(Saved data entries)
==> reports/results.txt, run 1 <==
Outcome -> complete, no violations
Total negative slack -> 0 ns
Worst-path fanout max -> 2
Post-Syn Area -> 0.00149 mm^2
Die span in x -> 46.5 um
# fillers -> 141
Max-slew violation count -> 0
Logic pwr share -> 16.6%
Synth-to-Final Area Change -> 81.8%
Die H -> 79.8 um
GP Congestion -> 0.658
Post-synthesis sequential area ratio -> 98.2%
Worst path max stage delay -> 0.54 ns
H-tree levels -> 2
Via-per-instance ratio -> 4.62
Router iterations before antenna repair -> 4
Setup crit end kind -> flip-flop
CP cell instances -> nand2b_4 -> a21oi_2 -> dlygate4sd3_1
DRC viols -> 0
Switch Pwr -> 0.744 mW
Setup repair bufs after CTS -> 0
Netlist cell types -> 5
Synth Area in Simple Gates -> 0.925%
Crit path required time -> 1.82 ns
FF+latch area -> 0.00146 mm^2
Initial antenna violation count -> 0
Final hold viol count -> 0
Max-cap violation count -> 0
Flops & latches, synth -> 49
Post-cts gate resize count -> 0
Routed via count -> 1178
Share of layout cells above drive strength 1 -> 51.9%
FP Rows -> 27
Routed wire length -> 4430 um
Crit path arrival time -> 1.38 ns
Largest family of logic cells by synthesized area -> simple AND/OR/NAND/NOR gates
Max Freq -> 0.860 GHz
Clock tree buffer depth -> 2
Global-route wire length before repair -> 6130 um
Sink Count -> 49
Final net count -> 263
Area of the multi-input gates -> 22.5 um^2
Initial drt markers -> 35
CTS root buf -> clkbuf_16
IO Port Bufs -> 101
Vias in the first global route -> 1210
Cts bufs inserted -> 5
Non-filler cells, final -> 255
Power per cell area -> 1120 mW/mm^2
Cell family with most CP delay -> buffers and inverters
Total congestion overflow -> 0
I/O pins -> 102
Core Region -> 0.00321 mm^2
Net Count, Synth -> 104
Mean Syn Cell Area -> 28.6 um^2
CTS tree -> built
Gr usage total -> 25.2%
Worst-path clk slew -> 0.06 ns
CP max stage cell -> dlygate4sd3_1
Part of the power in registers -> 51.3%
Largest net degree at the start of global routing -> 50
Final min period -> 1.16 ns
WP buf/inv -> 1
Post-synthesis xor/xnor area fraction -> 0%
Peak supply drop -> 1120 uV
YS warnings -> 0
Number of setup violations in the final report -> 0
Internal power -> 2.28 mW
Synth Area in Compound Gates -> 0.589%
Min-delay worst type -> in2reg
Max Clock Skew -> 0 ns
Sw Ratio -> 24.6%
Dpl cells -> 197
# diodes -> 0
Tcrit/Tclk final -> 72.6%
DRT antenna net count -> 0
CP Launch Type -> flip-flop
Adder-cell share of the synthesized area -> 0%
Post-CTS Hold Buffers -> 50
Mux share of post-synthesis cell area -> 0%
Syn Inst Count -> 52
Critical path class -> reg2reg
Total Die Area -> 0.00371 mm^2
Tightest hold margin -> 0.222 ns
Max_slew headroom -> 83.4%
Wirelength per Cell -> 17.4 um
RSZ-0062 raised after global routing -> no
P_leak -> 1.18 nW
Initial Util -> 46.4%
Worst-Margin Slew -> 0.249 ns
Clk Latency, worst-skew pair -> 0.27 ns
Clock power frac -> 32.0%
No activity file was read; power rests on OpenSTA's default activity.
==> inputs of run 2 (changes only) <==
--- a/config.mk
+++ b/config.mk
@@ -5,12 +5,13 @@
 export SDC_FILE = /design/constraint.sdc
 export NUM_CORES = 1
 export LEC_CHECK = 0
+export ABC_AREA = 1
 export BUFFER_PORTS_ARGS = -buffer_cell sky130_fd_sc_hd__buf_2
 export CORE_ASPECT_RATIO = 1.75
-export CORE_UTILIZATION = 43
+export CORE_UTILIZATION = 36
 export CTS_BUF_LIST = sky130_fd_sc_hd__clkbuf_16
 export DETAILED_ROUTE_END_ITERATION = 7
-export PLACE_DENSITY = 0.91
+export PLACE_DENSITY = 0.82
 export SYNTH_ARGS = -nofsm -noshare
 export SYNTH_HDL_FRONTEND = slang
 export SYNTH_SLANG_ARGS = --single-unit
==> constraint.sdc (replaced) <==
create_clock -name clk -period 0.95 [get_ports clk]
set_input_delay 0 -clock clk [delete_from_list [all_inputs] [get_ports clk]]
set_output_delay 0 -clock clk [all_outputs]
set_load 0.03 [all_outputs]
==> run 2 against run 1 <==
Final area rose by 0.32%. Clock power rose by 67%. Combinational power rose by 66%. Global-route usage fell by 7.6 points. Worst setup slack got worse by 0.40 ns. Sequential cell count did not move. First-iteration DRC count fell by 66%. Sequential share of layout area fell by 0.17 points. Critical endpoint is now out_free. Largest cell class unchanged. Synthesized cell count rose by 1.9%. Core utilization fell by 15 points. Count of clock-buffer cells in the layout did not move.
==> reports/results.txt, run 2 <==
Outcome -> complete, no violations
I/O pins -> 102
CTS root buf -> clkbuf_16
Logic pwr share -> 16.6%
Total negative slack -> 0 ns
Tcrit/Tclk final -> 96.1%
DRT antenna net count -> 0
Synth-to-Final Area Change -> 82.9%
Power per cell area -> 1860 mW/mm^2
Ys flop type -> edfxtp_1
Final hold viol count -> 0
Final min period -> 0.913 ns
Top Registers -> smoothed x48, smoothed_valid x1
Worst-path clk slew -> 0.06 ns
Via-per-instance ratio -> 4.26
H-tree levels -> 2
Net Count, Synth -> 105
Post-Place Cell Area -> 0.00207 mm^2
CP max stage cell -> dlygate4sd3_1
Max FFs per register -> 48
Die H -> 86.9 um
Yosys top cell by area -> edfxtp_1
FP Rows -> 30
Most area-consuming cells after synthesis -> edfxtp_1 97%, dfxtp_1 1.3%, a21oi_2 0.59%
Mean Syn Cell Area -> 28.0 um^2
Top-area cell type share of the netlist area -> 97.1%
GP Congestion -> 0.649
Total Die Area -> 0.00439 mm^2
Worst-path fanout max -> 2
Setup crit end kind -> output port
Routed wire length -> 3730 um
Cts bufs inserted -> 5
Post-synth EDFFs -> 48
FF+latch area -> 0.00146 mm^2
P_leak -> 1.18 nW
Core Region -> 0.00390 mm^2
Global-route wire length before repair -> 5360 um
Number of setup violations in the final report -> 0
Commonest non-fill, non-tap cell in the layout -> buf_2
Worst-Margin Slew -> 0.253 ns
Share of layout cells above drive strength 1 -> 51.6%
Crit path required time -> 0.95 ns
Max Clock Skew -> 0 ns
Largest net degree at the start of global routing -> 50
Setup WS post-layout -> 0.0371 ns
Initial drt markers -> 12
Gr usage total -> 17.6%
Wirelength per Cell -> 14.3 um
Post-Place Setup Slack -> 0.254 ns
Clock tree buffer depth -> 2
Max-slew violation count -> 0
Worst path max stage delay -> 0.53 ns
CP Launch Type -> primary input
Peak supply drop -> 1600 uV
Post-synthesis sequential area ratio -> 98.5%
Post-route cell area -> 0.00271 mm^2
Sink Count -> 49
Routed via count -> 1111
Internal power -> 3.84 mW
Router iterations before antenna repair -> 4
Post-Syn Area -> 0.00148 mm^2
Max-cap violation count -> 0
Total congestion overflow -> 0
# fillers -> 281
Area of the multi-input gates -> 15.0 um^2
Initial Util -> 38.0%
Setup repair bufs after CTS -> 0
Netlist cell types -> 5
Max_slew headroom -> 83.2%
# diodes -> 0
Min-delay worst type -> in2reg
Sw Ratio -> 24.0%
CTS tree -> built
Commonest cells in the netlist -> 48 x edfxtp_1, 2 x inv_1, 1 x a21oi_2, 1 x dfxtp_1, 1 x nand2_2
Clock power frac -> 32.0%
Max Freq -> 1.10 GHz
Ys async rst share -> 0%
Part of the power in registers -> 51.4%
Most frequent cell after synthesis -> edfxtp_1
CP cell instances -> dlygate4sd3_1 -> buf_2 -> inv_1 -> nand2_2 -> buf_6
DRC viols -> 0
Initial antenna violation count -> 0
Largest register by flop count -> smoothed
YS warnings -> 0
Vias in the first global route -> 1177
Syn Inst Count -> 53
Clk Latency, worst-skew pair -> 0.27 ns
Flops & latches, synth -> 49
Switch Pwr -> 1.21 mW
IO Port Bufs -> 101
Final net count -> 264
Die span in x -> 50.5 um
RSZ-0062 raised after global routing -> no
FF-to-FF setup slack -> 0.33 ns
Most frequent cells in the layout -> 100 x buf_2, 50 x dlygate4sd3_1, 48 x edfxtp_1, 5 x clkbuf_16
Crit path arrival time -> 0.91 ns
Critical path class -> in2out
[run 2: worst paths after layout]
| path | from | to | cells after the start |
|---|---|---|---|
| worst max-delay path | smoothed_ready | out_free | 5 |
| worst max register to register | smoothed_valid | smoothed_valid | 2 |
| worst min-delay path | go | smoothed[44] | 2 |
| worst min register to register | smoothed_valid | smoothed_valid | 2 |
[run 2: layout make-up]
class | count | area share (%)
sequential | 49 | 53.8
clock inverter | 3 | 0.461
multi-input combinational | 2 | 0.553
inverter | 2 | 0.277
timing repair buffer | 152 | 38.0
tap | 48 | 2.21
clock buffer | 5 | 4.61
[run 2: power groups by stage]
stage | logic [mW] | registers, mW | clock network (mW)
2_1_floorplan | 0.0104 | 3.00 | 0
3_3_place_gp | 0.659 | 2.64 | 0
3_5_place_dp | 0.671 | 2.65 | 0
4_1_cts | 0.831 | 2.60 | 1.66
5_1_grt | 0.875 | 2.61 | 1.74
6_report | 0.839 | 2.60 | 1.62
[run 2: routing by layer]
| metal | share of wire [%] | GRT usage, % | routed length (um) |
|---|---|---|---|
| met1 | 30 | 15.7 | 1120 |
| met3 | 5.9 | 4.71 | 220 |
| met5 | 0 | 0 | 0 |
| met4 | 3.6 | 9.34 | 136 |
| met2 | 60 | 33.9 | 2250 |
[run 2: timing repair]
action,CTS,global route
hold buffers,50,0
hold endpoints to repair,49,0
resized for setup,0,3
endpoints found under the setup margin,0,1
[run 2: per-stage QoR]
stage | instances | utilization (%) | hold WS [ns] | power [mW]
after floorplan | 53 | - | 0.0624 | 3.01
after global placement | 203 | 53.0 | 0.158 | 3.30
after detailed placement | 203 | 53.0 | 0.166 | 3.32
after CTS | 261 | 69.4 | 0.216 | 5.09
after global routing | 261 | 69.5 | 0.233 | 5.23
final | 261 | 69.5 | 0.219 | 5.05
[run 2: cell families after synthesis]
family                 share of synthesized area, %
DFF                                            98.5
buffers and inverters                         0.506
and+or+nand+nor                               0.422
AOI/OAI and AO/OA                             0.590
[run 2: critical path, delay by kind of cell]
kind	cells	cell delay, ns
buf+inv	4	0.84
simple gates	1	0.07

▶ [WHAT THIS TASK INVOLVES] Reproduce the records above exactly, from the first line through the line containing "Post-synthesis sequential area ratio -> 98.2%", and output nothing else.

▶ [TASK RESULT]
==> reports/results.txt, run 1 <==
Outcome -> complete, no violations
Total negative slack -> 0 ns
Worst-path fanout max -> 2
Post-Syn Area -> 0.00149 mm^2
Die span in x -> 46.5 um
# fillers -> 141
Max-slew violation count -> 0
Logic pwr share -> 16.6%
Synth-to-Final Area Change -> 81.8%
Die H -> 79.8 um
GP Congestion -> 0.658
Post-synthesis sequential area ratio -> 98.2%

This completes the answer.